**What is being asked:** Every record below, from first to last: print it exactly as shown.

**Entries supplied:**
Context: an optimization exercise on an open-source flow, tuned for small area and a short achievable clock period. The choices shown serve that exercise and are no tape-out recipe. Where RTL was checked, it was by simulation tests only, not by an equivalence proof against the original. Power is estimated from default activity; no workload was simulated.

## the reference run
// bbox_top
module bbox_top #(
    parameter int SIGFIG     = 24,
    parameter int RADIX      = 10,
    parameter int PIPE_DEPTH = 3
) (
    input  logic                clk,
    input  logic                rst_n,
    input  logic [9*SIGFIG-1:0] tri_in,
    input  logic [3*SIGFIG-1:0] color_in,
    input  logic                valid_in,
    input  logic                halt,
    input  logic [2*SIGFIG-1:0] screen,
    input  logic [3:0]          subsample,
    output logic [9*SIGFIG-1:0] tri_out,
    output logic [3*SIGFIG-1:0] color_out,
    output logic [4*SIGFIG-1:0] box_out,
    output logic                valid_out
);
==> flow/config.mk <==
export PLATFORM = sky130hd
export DESIGN_NAME = bbox_top
export DESIGN_NICKNAME = bbox_top
export VERILOG_FILES = /design/flow/design.v
export SDC_FILE = /design/flow/constraint.sdc
export NUM_CORES = 4
export LEC_CHECK = 0
export ABC_CLOCK_PERIOD_IN_PS = 4000
export CAP_MARGIN = 20
export CORE_MARGIN = 2
export CORE_UTILIZATION = 45
export CTS_CLUSTER_DIAMETER = 80
export CTS_CLUSTER_SIZE = 25
export SLEW_MARGIN = 20
export SYNTH_HIERARCHICAL = 1
==> flow/constraint.sdc <==
create_clock -name core_clock -period 15.0 [get_ports {clk}]
set_input_delay 3.0000 -clock core_clock [delete_from_list [all_inputs] [get_ports {clk}]]
set_output_delay 3.0000 -clock core_clock [all_outputs]
set_load 0.01 [all_outputs]
standard.sh (not shown) runs the stock make flow with config.mk's settings and CLKGATE_MAP_FILE= SYNTH_SCRIPT=/design/flow/synth_recipe.tcl, a recipe that flattens the netlist after the stock synthesis.
==> flow/flow/run.sh <==
#!/bin/bash
# The standard layout (standard.sh, synthesis unchanged), with three changes:
#  - every port still gets its buffer, but a plain buf_1 rather than the delay
#    buffer buffer_ports picks by default; timing repair resizes it as needed
#  - timing repair up to clock tree synthesis is asked to leave extra setup
#    slack, so the resizer works on the paths that set the achieved period
#  - after global routing, timing repair only fixes real violations
set -euo pipefail
PORTS="BUFFER_PORTS_ARGS=-buffer_cell sky130_fd_sc_hd__buf_1"
bash standard.sh SETUP_SLACK_MARGIN=11.1 TNS_END_PERCENT=30 "$PORTS" cts > make_cts.log 2>&1
bash standard.sh "$PORTS" finish > make_finish.log 2>&1
Modified inputs, the trial run compared to the reference run
- swapping 45 for 55 in CORE_UTILIZATION
## What came out
Utilization the reference run -> the trial run: up. Total number of vias was higher in the reference run than in the trial run. The reference run → the trial run: worst-margin pin slew dropped 83 ps, worst slack at placement climbed 220 ps, global-route track usage on met2 climbed 9.7 points, flop-to-flop setup slack climbed 210 ps, area of the die dropped 18%.
No run of this note included a check of the RTL's function; only the layout flow was run.

== P ==
Another version of the RTL of bbox_top (not shown whole).
Size: about 6400 cells after synthesis, ~730 I/O pins, roughly 86000 µm² of cells after synthesis.
clock: 15.0 ns
lec_check: 0
abc_clock_period_in_ps: 4000
cap_margin: 20
core_margin: 2
core_utilization: 50
cts_cluster_diameter: 80
cts_cluster_size: 25
slew_margin: 20
synth_hierarchical: 1
==> flow/flow/run.sh <==
#!/bin/bash
# The standard layout (standard.sh, synthesis unchanged), with two changes:
#  - every port still gets its buffer, but a plain buf_1 rather than the delay
#    buffer buffer_ports picks by default; timing repair resizes it as needed
#  - timing repair is asked to leave extra setup slack, so the resizer works
#    on the paths that set the achieved period
set -euo pipefail
bash standard.sh SETUP_SLACK_MARGIN=10.9 TNS_END_PERCENT=30 \
    "BUFFER_PORTS_ARGS=-buffer_cell sky130_fd_sc_hd__buf_1" finish > make_finish.log 2>&1
For Q, these inputs were changed with respect to P:
# P
export LEC_CHECK = 0
export ABC_CLOCK_PERIOD_IN_PS = 4000
export CAP_MARGIN = 20
export CORE_MARGIN = 2
export CORE_UTILIZATION = 50
export CTS_CLUSTER_DIAMETER = 80
export CTS_CLUSTER_SIZE = 25
export SLEW_MARGIN = 20
export SYNTH_HIERARCHICAL = 1
create_clock -name core_clock -period 15.0 [get_ports {clk}]
# Q
export LEC_CHECK = 0
export ABC_CLOCK_PERIOD_IN_PS = 4000
export CAP_MARGIN = 20
export CORE_MARGIN = 2
export CORE_UTILIZATION = 45
export CTS_CLUSTER_DIAMETER = 80
export CTS_CLUSTER_SIZE = 25
export SLEW_MARGIN = 20
export SYNTH_HIERARCHICAL = 1
create_clock -name core_clock -period 15.0 [get_ports {clk}]
--- a/flow/flow/run.sh
+++ b/flow/flow/run.sh
@@ -7,3 +7,3 @@
 set -euo pipefail
-bash standard.sh SETUP_SLACK_MARGIN=10.9 TNS_END_PERCENT=30 \
+bash standard.sh SETUP_SLACK_MARGIN=11.1 TNS_END_PERCENT=50 \
     "BUFFER_PORTS_ARGS=-buffer_cell sky130_fd_sc_hd__buf_1" finish > make_finish.log 2>&1
Notes after the runs:
[diff] total length of routed wires, Q relative to P: regression
Number of post-CTS setup repair buffers, Q and P: lower on P
Compared with P, in Q overall fraction of global-route tracks in use went down 2.7 points, first-pass GRT wire length held steady, total die area rose 11%.

Starting RTL as in the previous note.
==> flow/config.mk <==
export PLATFORM = sky130hd
export DESIGN_NAME = bbox_top
export DESIGN_NICKNAME = bbox_top
export VERILOG_FILES = /design/flow/design.v
export SDC_FILE = /design/flow/constraint.sdc
export NUM_CORES = 4
export LEC_CHECK = 0
export ABC_CLOCK_PERIOD_IN_PS = 4000
export CAP_MARGIN = 20
export CORE_MARGIN = 2
export CORE_UTILIZATION = 50
export CTS_CLUSTER_DIAMETER = 80
export CTS_CLUSTER_SIZE = 25
export SLEW_MARGIN = 20
export SYNTH_HIERARCHICAL = 1
==> flow/constraint.sdc <==
create_clock -name core_clock -period 15.0 [get_ports {clk}]
set_input_delay 3.0000 -clock core_clock [delete_from_list [all_inputs] [get_ports {clk}]]
set_output_delay 3.0000 -clock core_clock [all_outputs]
set_load 0.01 [all_outputs]
==> flow/flow/run.sh <==
#!/bin/bash
# The standard layout (standard.sh, synthesis unchanged), with two changes:
#  - every port still gets its buffer, but a plain buf_1 rather than the delay
#    buffer buffer_ports picks by default; timing repair resizes it as needed
#  - timing repair is asked to leave extra setup slack, so the resizer works
#    on the paths that set the achieved period
set -euo pipefail
bash standard.sh SETUP_SLACK_MARGIN=11.1 TNS_END_PERCENT=30 \
    "BUFFER_PORTS_ARGS=-buffer_cell sky130_fd_sc_hd__buf_1" finish > make_finish.log 2>&1
The first run passed the timing, DRC and antenna checks.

**Exercise solution:**
Context: an optimization exercise on an open-source flow, tuned for small area and a short achievable clock period. The choices shown serve that exercise and are no tape-out recipe. Where RTL was checked, it was by simulation tests only, not by an equivalence proof against the original. Power is estimated from default activity; no workload was simulated.

## the reference run
// bbox_top
module bbox_top #(
    parameter int SIGFIG     = 24,
    parameter int RADIX      = 10,
    parameter int PIPE_DEPTH = 3
) (
    input  logic                clk,
    input  logic                rst_n,
    input  logic [9*SIGFIG-1:0] tri_in,
    input  logic [3*SIGFIG-1:0] color_in,
    input  logic                valid_in,
    input  logic                halt,
    input  logic [2*SIGFIG-1:0] screen,
    input  logic [3:0]          subsample,
    output logic [9*SIGFIG-1:0] tri_out,
    output logic [3*SIGFIG-1:0] color_out,
    output logic [4*SIGFIG-1:0] box_out,
    output logic                valid_out
);
==> flow/config.mk <==
export PLATFORM = sky130hd
export DESIGN_NAME = bbox_top
export DESIGN_NICKNAME = bbox_top
export VERILOG_FILES = /design/flow/design.v
export SDC_FILE = /design/flow/constraint.sdc
export NUM_CORES = 4
export LEC_CHECK = 0
export ABC_CLOCK_PERIOD_IN_PS = 4000
export CAP_MARGIN = 20
export CORE_MARGIN = 2
export CORE_UTILIZATION = 45
export CTS_CLUSTER_DIAMETER = 80
export CTS_CLUSTER_SIZE = 25
export SLEW_MARGIN = 20
export SYNTH_HIERARCHICAL = 1
==> flow/constraint.sdc <==
create_clock -name core_clock -period 15.0 [get_ports {clk}]
set_input_delay 3.0000 -clock core_clock [delete_from_list [all_inputs] [get_ports {clk}]]
set_output_delay 3.0000 -clock core_clock [all_outputs]
set_load 0.01 [all_outputs]
standard.sh (not shown) runs the stock make flow with config.mk's settings and CLKGATE_MAP_FILE= SYNTH_SCRIPT=/design/flow/synth_recipe.tcl, a recipe that flattens the netlist after the stock synthesis.
==> flow/flow/run.sh <==
#!/bin/bash
# The standard layout (standard.sh, synthesis unchanged), with three changes:
#  - every port still gets its buffer, but a plain buf_1 rather than the delay
#    buffer buffer_ports picks by default; timing repair resizes it as needed
#  - timing repair up to clock tree synthesis is asked to leave extra setup
#    slack, so the resizer works on the paths that set the achieved period
#  - after global routing, timing repair only fixes real violations
set -euo pipefail
PORTS="BUFFER_PORTS_ARGS=-buffer_cell sky130_fd_sc_hd__buf_1"
bash standard.sh SETUP_SLACK_MARGIN=11.1 TNS_END_PERCENT=30 "$PORTS" cts > make_cts.log 2>&1
bash standard.sh "$PORTS" finish > make_finish.log 2>&1
Modified inputs, the trial run compared to the reference run
- swapping 45 for 55 in CORE_UTILIZATION
## What came out
Utilization the reference run -> the trial run: up. Total number of vias was higher in the reference run than in the trial run. The reference run → the trial run: worst-margin pin slew dropped 83 ps, worst slack at placement climbed 220 ps, global-route track usage on met2 climbed 9.7 points, flop-to-flop setup slack climbed 210 ps, area of the die dropped 18%.
No run of this note included a check of the RTL's function; only the layout flow was run.

== P ==
Another version of the RTL of bbox_top (not shown whole).
Size: about 6400 cells after synthesis, ~730 I/O pins, roughly 86000 µm² of cells after synthesis.
clock: 15.0 ns
lec_check: 0
abc_clock_period_in_ps: 4000
cap_margin: 20
core_margin: 2
core_utilization: 50
cts_cluster_diameter: 80
cts_cluster_size: 25
slew_margin: 20
synth_hierarchical: 1
==> flow/flow/run.sh <==
#!/bin/bash
# The standard layout (standard.sh, synthesis unchanged), with two changes:
#  - every port still gets its buffer, but a plain buf_1 rather than the delay
#    buffer buffer_ports picks by default; timing repair resizes it as needed
#  - timing repair is asked to leave extra setup slack, so the resizer works
#    on the paths that set the achieved period
set -euo pipefail
bash standard.sh SETUP_SLACK_MARGIN=10.9 TNS_END_PERCENT=30 \
    "BUFFER_PORTS_ARGS=-buffer_cell sky130_fd_sc_hd__buf_1" finish > make_finish.log 2>&1
For Q, these inputs were changed with respect to P:
# P
export LEC_CHECK = 0
export ABC_CLOCK_PERIOD_IN_PS = 4000
export CAP_MARGIN = 20
export CORE_MARGIN = 2
export CORE_UTILIZATION = 50
export CTS_CLUSTER_DIAMETER = 80
export CTS_CLUSTER_SIZE = 25
export SLEW_MARGIN = 20
export SYNTH_HIERARCHICAL = 1
create_clock -name core_clock -period 15.0 [get_ports {clk}]
# Q
export LEC_CHECK = 0
export ABC_CLOCK_PERIOD_IN_PS = 4000
export CAP_MARGIN = 20
export CORE_MARGIN = 2
export CORE_UTILIZATION = 45
export CTS_CLUSTER_DIAMETER = 80
export CTS_CLUSTER_SIZE = 25
export SLEW_MARGIN = 20
export SYNTH_HIERARCHICAL = 1
create_clock -name core_clock -period 15.0 [get_ports {clk}]
--- a/flow/flow/run.sh
+++ b/flow/flow/run.sh
@@ -7,3 +7,3 @@
 set -euo pipefail
-bash standard.sh SETUP_SLACK_MARGIN=10.9 TNS_END_PERCENT=30 \
+bash standard.sh SETUP_SLACK_MARGIN=11.1 TNS_END_PERCENT=50 \
     "BUFFER_PORTS_ARGS=-buffer_cell sky130_fd_sc_hd__buf_1" finish > make_finish.log 2>&1
Notes after the runs:
[diff] total length of routed wires, Q relative to P: regression
Number of post-CTS setup repair buffers, Q and P: lower on P
Compared with P, in Q overall fraction of global-route tracks in use went down 2.7 points, first-pass GRT wire length held steady, total die area rose 11%.

Starting RTL as in the previous note.
==> flow/config.mk <==
export PLATFORM = sky130hd
export DESIGN_NAME = bbox_top
export DESIGN_NICKNAME = bbox_top
export VERILOG_FILES = /design/flow/design.v
export SDC_FILE = /design/flow/constraint.sdc
export NUM_CORES = 4
export LEC_CHECK = 0
export ABC_CLOCK_PERIOD_IN_PS = 4000
export CAP_MARGIN = 20
export CORE_MARGIN = 2
export CORE_UTILIZATION = 50
export CTS_CLUSTER_DIAMETER = 80
export CTS_CLUSTER_SIZE = 25
export SLEW_MARGIN = 20
export SYNTH_HIERARCHICAL = 1
==> flow/constraint.sdc <==
create_clock -name core_clock -period 15.0 [get_ports {clk}]
set_input_delay 3.0000 -clock core_clock [delete_from_list [all_inputs] [get_ports {clk}]]
set_output_delay 3.0000 -clock core_clock [all_outputs]
set_load 0.01 [all_outputs]
==> flow/flow/run.sh <==
#!/bin/bash
# The standard layout (standard.sh, synthesis unchanged), with two changes:
#  - every port still gets its buffer, but a plain buf_1 rather than the delay
#    buffer buffer_ports picks by default; timing repair resizes it as needed
#  - timing repair is asked to leave extra setup slack, so the resizer works
#    on the paths that set the achieved period
set -euo pipefail
bash standard.sh SETUP_SLACK_MARGIN=11.1 TNS_END_PERCENT=30 \
    "BUFFER_PORTS_ARGS=-buffer_cell sky130_fd_sc_hd__buf_1" finish > make_finish.log 2>&1
The first run passed the timing, DRC and antenna checks.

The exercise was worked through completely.